Problem statement:
Would you return the lines between the one holding "export ABC_AREA = 0" and the one holding "NOT 1 bit: 4", inclusive, and only those, exactly as they stand in the listing below?

□ □ □

<file path="src/rtl/imem_fill_ctrl.sv">
// Instruction-line fill controller: holds one 4-word line and its tag,
// and fetches a new line on a miss with a four-beat memory burst.
module imem_fill_ctrl #(
  parameter int ADDR_LEN = 32,
  parameter int INSN_LEN = 32
) (
  input  logic                  clk,
  input  logic                  reset,
  input  logic [ADDR_LEN-1:0]   pc,
  input  logic                  fetch_req,
  input  logic                  redirect,
  input  logic                  inv,
  output logic                  line_valid,
  output logic [4*INSN_LEN-1:0] idata,
  output logic                  mem_req,
  output logic [ADDR_LEN-1:0]   mem_addr,
  input  logic                  mem_ack,
  input  logic                  mem_rvalid,
  input  logic [INSN_LEN-1:0]   mem_rdata
);

  localparam int TW = ADDR_LEN - 4;

  typedef enum logic [1:0] {
    IDLE,
    REQ,
    FILL
  } state_e;

  state_e              state_q, state_d;
  logic [1:0]          beat_cnt_q, beat_cnt_d;
  logic                drop_q, drop_d;
  logic                valid_q, valid_d;
  logic [TW-1:0]       tag_q, tag_d;
  logic [ADDR_LEN-1:0] addr_q, addr_d;
  logic [INSN_LEN-1:0] line_q [4];
  logic [INSN_LEN-1:0] line_d [4];
  logic                hit;

  assign hit        = valid_q && (tag_q == pc[ADDR_LEN-1:4]);
  assign line_valid = hit;
  assign idata      = {line_q[3], line_q[2], line_q[1], line_q[0]};
  assign mem_req    = (state_q == REQ);
  assign mem_addr   = addr_q;

  always_ff @(posedge clk) begin
    if (!reset) begin
      state_q    <= IDLE;
      beat_cnt_q <= 2'd0;
      drop_q     <= 1'b0;
      valid_q    <= 1'b0;
      tag_q      <= '0;
      addr_q     <= '0;
      for (int k = 0; k < 4; k++) line_q[k] <= '0;
    end else begin
      state_q    <= state_d;
      beat_cnt_q <= beat_cnt_d;
      drop_q     <= drop_d;
      valid_q    <= valid_d;
      tag_q      <= tag_d;
      addr_q     <= addr_d;
      for (int k = 0; k < 4; k++) line_q[k] <= line_d[k];
    end
  end

  always_comb begin
    state_d    = state_q;
    beat_cnt_d = beat_cnt_q;
    drop_d     = drop_q;
    valid_d    = valid_q;
    tag_d      = tag_q;
    addr_d     = addr_q;
    for (int k = 0; k < 4; k++) line_d[k] = line_q[k];
    unique case (state_q)
      IDLE: begin
        if (inv) valid_d = 1'b0;
        if (fetch_req && !hit && !redirect) begin
          state_d = REQ;
          addr_d  = {pc[ADDR_LEN-1:4], 4'b0000};
          tag_d   = pc[ADDR_LEN-1:4];
          valid_d = 1'b0;
          drop_d  = 1'b0;
        end
      end
      REQ: begin
        if (redirect || inv) drop_d = 1'b1;
        if (mem_ack) begin
          state_d    = FILL;
          beat_cnt_d = 2'd0;
        end
      end
      FILL: begin
        if (redirect || inv) drop_d = 1'b1;
        // A stale burst still lands its data; only validation is suppressed
        if (mem_rvalid) begin
          line_d[beat_cnt_q] = mem_rdata;
          beat_cnt_d         = beat_cnt_q + 2'd1;
          if (beat_cnt_q == 2'd3) begin
            state_d = IDLE;
            valid_d = !drop_q && !inv;
          end
        end
      end
      default: state_d = IDLE;
    endcase
  end

endmodule

</file>
<file path="config.mk">
export PLATFORM = sky130hd
export DESIGN_NAME = imem_fill_ctrl
export DESIGN_NICKNAME = d
export VERILOG_FILES = /design/src/rtl/imem_fill_ctrl.sv
export SDC_FILE = /design/constraint.sdc
export NUM_CORES = 1
export LEC_CHECK = 0
export ABC_AREA = 0
export CORE_UTILIZATION = 42
export CTS_BUF_LIST = sky130_fd_sc_hd__clkbuf_8
export CTS_CLUSTER_DIAMETER = 50
export DETAILED_ROUTE_END_ITERATION = 12
export GPL_TIMING_DRIVEN = 0
export PLACE_DENSITY = 0.77
export SYNTH_ARGS = -nofsm -noshare
export SYNTH_HDL_FRONTEND = slang
export SYNTH_SLANG_ARGS = --single-unit
</file>
<file path="constraint.sdc">
create_clock -name clk -period 2 [get_ports clk]
set_input_delay 0.4 -clock clk [delete_from_list [all_inputs] [get_ports clk]]
set_output_delay 0.4 -clock clk [all_outputs]
set_load 0.02 [all_outputs]
</file>
Word-level counts from Yosys, hierarchy flattened:

Memories as Yosys holds them, arrays and structs flattened.
Cells that the tools add are included.

* $add $sub $neg: 1
* order comparisons: 2
* equality and inequality tests: 10
* mux-type cells: 27
* bitwise gates (word level): 5
* reductions and logical operators: 20

Operator list (count)
* 2-to-1 mux 128 bit: 2
* 2-to-1 mux 32 bit: 5
* bitwise mux 128 bit: 1
* demux 32 bit (select 2 bit): 1
* == test 28 bit: 1
* 2-to-1 mux 2 bit: 6
* 2-to-1 mux 1 bit: 8
* AND reduction 4 bit: 2
* != test 2 bit, second input constant: 3
* one-hot mux 2 bit (3 select lines): 1
* AND reduction 3 bit: 2
* nonzero test 2 bit: 3
* logical AND 1 bit: 5
* == test 2 bit, second input constant: 2
* logical NOT 1 bit: 4
* != test 2 x 1 -> 1 bit, second input constant: 2
* bitwise OR 1 bit: 4
* one-hot mux 1 bit (2 select lines): 2
* one-hot mux 2 bit (2 select lines): 1
* >= comparator 3 bit, second input constant: 1
* < comparator 3 x 1 -> 1 bit, second input constant: 1
* != test 3 bit, second input constant: 1
* NOT 2 -> 3 bit: 1
* adder 2 x 1 -> 2 bit, second input constant: 1
* other kinds (5): 5

* register bits: 34
* bits in writable memories: 128
* bits of input ports: 71
* output and inout port bits: 162
* logic and storage cells: 71
* memories: 1

Memory list
* line_q: depth 4, width 32, read ports 4, clocked after memory_dff 0, wr ports 4, RTL line 36 `logic [INSN_LEN-1:0] line_q [4];`

Logic depth before layout (Yosys ltp):

* word-level depth: 9
* depth in mapped cells: 9
* gate-level depth less buffers: 8

Worst setup path after synthesis:

No wires, ideal clock.

* path kind: reg2reg
* start point: register tag_q[13]
* end point: register tag_q[13]
* library setup time: 0.072 ns
* arrival: 2.023 ns
* required time: 1.928 ns
* setup slack: -0.095 ns
* stages on the path, launching flop included: 9
* path buffers: 2
* period minus slack after synthesis: 2.095 ns
* cells stage by stage: dfxtp_1 xnor2_1 nand3_1 or4_4 o21ai_4 or2_4 buf_12 buf_12 mux2i_1

* longest elaborated chain between the ends: 6

RTL lines
* start: declaration: RTL line 34 `logic [TW-1:0] tag_q, tag_d;`
* start signal: assignment: RTL line 60 `tag_q <= tag_d;`
* == test 28 bit: RTL line 40 `assign hit = valid_q && (tag_q == pc[ADDR_LEN-1:4]);`
* logical AND 1 bit: RTL line 40
* logical NOT 1 bit: RTL line 77 `if (fetch_req && !hit && !redirect) begin`
* logical AND 1 bit (2 in series): RTL line 77
* AND reduction 2 bit (no line)

No other way between the ends.
A chain may end at the register's enable or synchronous reset.

Worst setup path after layout:

* start point: register tag_q[14]
* end point: output port line_valid

* longest elaborated chain between the ends: 2

RTL lines
* == test 28 bit: RTL line 40
* logical AND 1 bit: RTL line 40
* end: declaration: RTL line 13 `output logic line_valid,`

No other way between the ends.

==> flow_metrics.tcl <==
set metrics [dict create \
    status "finished with violations" \
    violations "setup timing" \
    p_per_area_mw_per_mm2 707 \
    drt_iter0_markers 210 \
    synth_cells 788 \
    fin_crit_sh 1.12 \
    synth.distinct_cells 34 \
    ant_nets 0 \
    hold_viol 0 \
    final_max_slew_viol_count 0 \
    rsz0062_at_grt "true" \
    drc 0 \
    hpwl_mm 15.0 \
    coreArea_mm2 0.0154 \
    finalSetupViolCount 30 \
    worst_setup_path_end_kind "output port" \
    antenna_found_initial 0 \
    chipWidth_um 128 \
    path_cells "xnor2_2 > nand3_1 > or4_4 > nor2_1 > buf_4" \
    die_h_um 128 \
    drive_gt1_frac 0.0938 \
    syn-cell-area_mm2 0.00668 \
    overflow 0 \
    hold_ws_ns 0.238 \
    tightest_slew_ns 0.730 \
    critPathLaunchType "flop" \
    cp_max_fo 2 \
    p_leak_uw 0.00361 \
    relSlewSlack 0.513 \
    crit_buf_inv 1 \
    synth-seq-area-share 0.486 \
    wl_per_cell_um 15.8 \
    cts_max_level 4 \
    preCtsSetupSlack_ns -0.902 \
    max_stage_delay_ns 0.53 \
    cp_slowest_cell "or4_4" \
    die_area_mm2 0.0164 \
    synth_warnings 0 \
    synth_edf_count 0 \
    num_vias 6120 \
    avgViaCountPerCell 4.83 \
    grt_pass1_vias 5846 \
    crit_type "flop to output port" \
    setup_ws_ns -0.249 \
    pin_count 233 \
    grt_start_max_net_pins 17 \
    crit_arrival_ns 1.85 \
    total_power_uw 6950 \
    ys_ff_latch 162 \
    syn2layout_area_growth_pct 47.3 \
    place_inst 1225 \
    cts_tree "yes" \
    clkSlewWorstSetupHoldPaths_ns 0.09 \
    synthFlopType "dfxtp_1" \
    cts.sinks 162 \
    layout.nets 1123 \
    syn_area_per_cell_um2 8.47 \
    cts_made_buffers 17 \
    async_reset_ff_frac 0 \
    first_pass_iters 6 \
    maxCapViolCount 0 \
    cts_buffer_depth 2 \
    antenna_cells 0 \
    vdd_drop_max_v 0.000478 \
    period_minus_slack_ns 2.25 \
    grt_use_total 0.246 \
    place_congestion 0.795 \
    grt_pass1_wl_mm 31.0 \
    n_fill_cell 1317 \
    fmax_mhz 445 \
    rows 45 \
    root_buffer "clkbuf_8" \
    clock_skew_ns 0.0139 \
    start_util 0.434 \
    port_buffers 223 \
    critPathRequiredTime_ns 1.60 \
    final_cell_count_no_fill 1266 \
    cp_top_family "simple AND/OR/NAND/NOR gates" \
    totalWireLength_mm 19.9 \
    hp-class "input pin to flop" \
    cts_hold_buf 0 \
    clock_latency_ns 0.45 \
]
==> final timing paths <==
path,cells past startpoint,slack [ns],start,end
worst min register to register,2,0.46,line_q[3][6],line_q[3][6]
worst max register to register,9,-0.14,tag_q[14],tag_q[20]
worst max-delay path,5,-0.25,tag_q[14],line_valid
worst min-delay path,3,0.24,pc[11],tag_q[7]
==> report_power, final <==
group          switching, µW  total, µW  internal, µW  leakage [µW]
combinational            675       1340           668       0.00211
sequential              90.5       3420          3330       0.00131
clock                   1160       2190          1020      0.000186
total                   1930       6950          5020       0.00361
==> timing repair <==
item	4_1_cts	5_1_grt
pin swaps	12	8
endpoints found under the setup margin	152	149
gates resized for setup	30	46
setup buffers	9	2
cloned	2	0
==> kinds of logic (layout without fill, tap and decap cells) <==
kind of cell	after synthesis	after routing	synth area share
buf+inv	65	329	0.0461
xor+xnor	28	28	0.0367
compound gates	148	148	0.166
mux	29	29	0.0435
simple gates	347	347	0.206
other cells	1	4	0.000562
fa+ha+maj	8	8	0.0150
flops	162	162	0.486
==> cell usage in the layout (no fill, tap or decap), types with 3 or more instances in the layout <==
cell	count
nand2_1	323
clkdlybuf4s50_1	209
dfxtp_1	150
a21boi_0	130
clkbuf_1	33
mux2i_1	29
clkbuf_8	19
xor2_1	16
clkbuf_2	13
buf_4	13
dlygate4sd2_1	11
inv_1	10
xnor2_2	10
dfxtp_2	10
o21ai_0	7
ha_1	7
nor4_2	4
and3_1	4
conb_1	4
clkinv_2	4
nor2b_1	3
buf_12	3
==> synthesized netlist by cell type, types with 3 or more instances <==
| master | n | share of area |
|---|---|---|
| a21boi_0 | 130 | 0.15 |
| and3_1 | 4 | 0.0037 |
| buf_12 | 3 | 0.0090 |
| buf_4 | 4 | 0.0045 |
| clkbuf_1 | 50 | 0.028 |
| dfxtp_1 | 162 | 0.49 |
| ha_1 | 8 | 0.015 |
| inv_1 | 8 | 0.0045 |
| mux2i_1 | 29 | 0.043 |
| nand2_1 | 324 | 0.18 |
| nor2b_1 | 3 | 0.0028 |
| nor4_1 | 4 | 0.0037 |
| o21ai_0 | 7 | 0.0052 |
| xnor2_1 | 12 | 0.016 |
| xor2_1 | 16 | 0.021 |
==> worst min-delay path: cells and delay by family <==
family / cells / cell delay (ns)
simple gates: 1 / 0.06
buf+inv: 1 / 0.14
mux: 1 / 0.05
==> area by class of cell <==
type / count / area (µm²) / area share
flip-flops and latches: 162 / 3260 / 0.332
clock buffers: 19 / 262 / 0.0266
plain buffers: 55 / 294 / 0.0299
repair buffers: 236 / 2380 / 0.242
well taps: 211 / 264 / 0.0268
inverters: 8 / 30.0 / 0.00305
clock inverters: 11 / 90.1 / 0.00916
multi-input cells: 564 / 3250 / 0.331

□ □ □

Result of this task:
export ABC_AREA = 0
export CORE_UTILIZATION = 42
export CTS_BUF_LIST = sky130_fd_sc_hd__clkbuf_8
export CTS_CLUSTER_DIAMETER = 50
export DETAILED_ROUTE_END_ITERATION = 12
export GPL_TIMING_DRIVEN = 0
export PLACE_DENSITY = 0.77
export SYNTH_ARGS = -nofsm -noshare
export SYNTH_HDL_FRONTEND = slang
export SYNTH_SLANG_ARGS = --single-unit
</file>
<file path="constraint.sdc">
create_clock -name clk -period 2 [get_ports clk]
set_input_delay 0.4 -clock clk [delete_from_list [all_inputs] [get_ports clk]]
set_output_delay 0.4 -clock clk [all_outputs]
set_load 0.02 [all_outputs]
</file>
Word-level counts from Yosys, hierarchy flattened:

Memories as Yosys holds them, arrays and structs flattened.
Cells that the tools add are included.

* $add $sub $neg: 1
* order comparisons: 2
* equality and inequality tests: 10
* mux-type cells: 27
* bitwise gates (word level): 5
* reductions and logical operators: 20

Operator list (count)
* 2-to-1 mux 128 bit: 2
* 2-to-1 mux 32 bit: 5
* bitwise mux 128 bit: 1
* demux 32 bit (select 2 bit): 1
* == test 28 bit: 1
* 2-to-1 mux 2 bit: 6
* 2-to-1 mux 1 bit: 8
* AND reduction 4 bit: 2
* != test 2 bit, second input constant: 3
* one-hot mux 2 bit (3 select lines): 1
* AND reduction 3 bit: 2
* nonzero test 2 bit: 3
* logical AND 1 bit: 5
* == test 2 bit, second input constant: 2
* logical NOT 1 bit: 4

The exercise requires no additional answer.